[[ Source data open ]]
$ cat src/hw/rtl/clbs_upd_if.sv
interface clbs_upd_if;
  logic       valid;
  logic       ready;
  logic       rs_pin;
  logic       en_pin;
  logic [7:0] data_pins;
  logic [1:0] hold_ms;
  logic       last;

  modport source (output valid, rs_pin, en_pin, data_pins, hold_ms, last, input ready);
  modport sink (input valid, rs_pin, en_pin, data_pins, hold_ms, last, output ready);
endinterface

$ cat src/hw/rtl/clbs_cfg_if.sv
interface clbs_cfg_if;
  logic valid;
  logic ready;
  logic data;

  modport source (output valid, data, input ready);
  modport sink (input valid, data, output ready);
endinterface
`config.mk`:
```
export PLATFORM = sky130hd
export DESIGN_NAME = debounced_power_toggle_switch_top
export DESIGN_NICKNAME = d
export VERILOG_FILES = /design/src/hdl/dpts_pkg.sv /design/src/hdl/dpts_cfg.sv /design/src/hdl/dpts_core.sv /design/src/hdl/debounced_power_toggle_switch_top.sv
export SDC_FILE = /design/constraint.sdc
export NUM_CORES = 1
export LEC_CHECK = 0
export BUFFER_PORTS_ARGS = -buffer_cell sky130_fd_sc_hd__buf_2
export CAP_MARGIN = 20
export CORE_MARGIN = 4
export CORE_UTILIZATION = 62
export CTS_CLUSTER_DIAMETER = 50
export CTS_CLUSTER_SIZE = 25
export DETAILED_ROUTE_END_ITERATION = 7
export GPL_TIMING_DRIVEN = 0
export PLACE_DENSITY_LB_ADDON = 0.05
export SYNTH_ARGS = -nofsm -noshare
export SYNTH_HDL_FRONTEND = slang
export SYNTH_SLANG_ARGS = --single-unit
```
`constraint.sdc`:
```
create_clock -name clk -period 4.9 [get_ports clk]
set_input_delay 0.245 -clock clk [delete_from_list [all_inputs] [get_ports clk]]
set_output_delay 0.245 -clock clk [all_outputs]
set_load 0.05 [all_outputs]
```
[[ Source data closed ]]
Task goal:
In the records above, find each line with the string "constraint" and list it.

Written answer:
export SDC_FILE = /design/constraint.sdc
`constraint.sdc`:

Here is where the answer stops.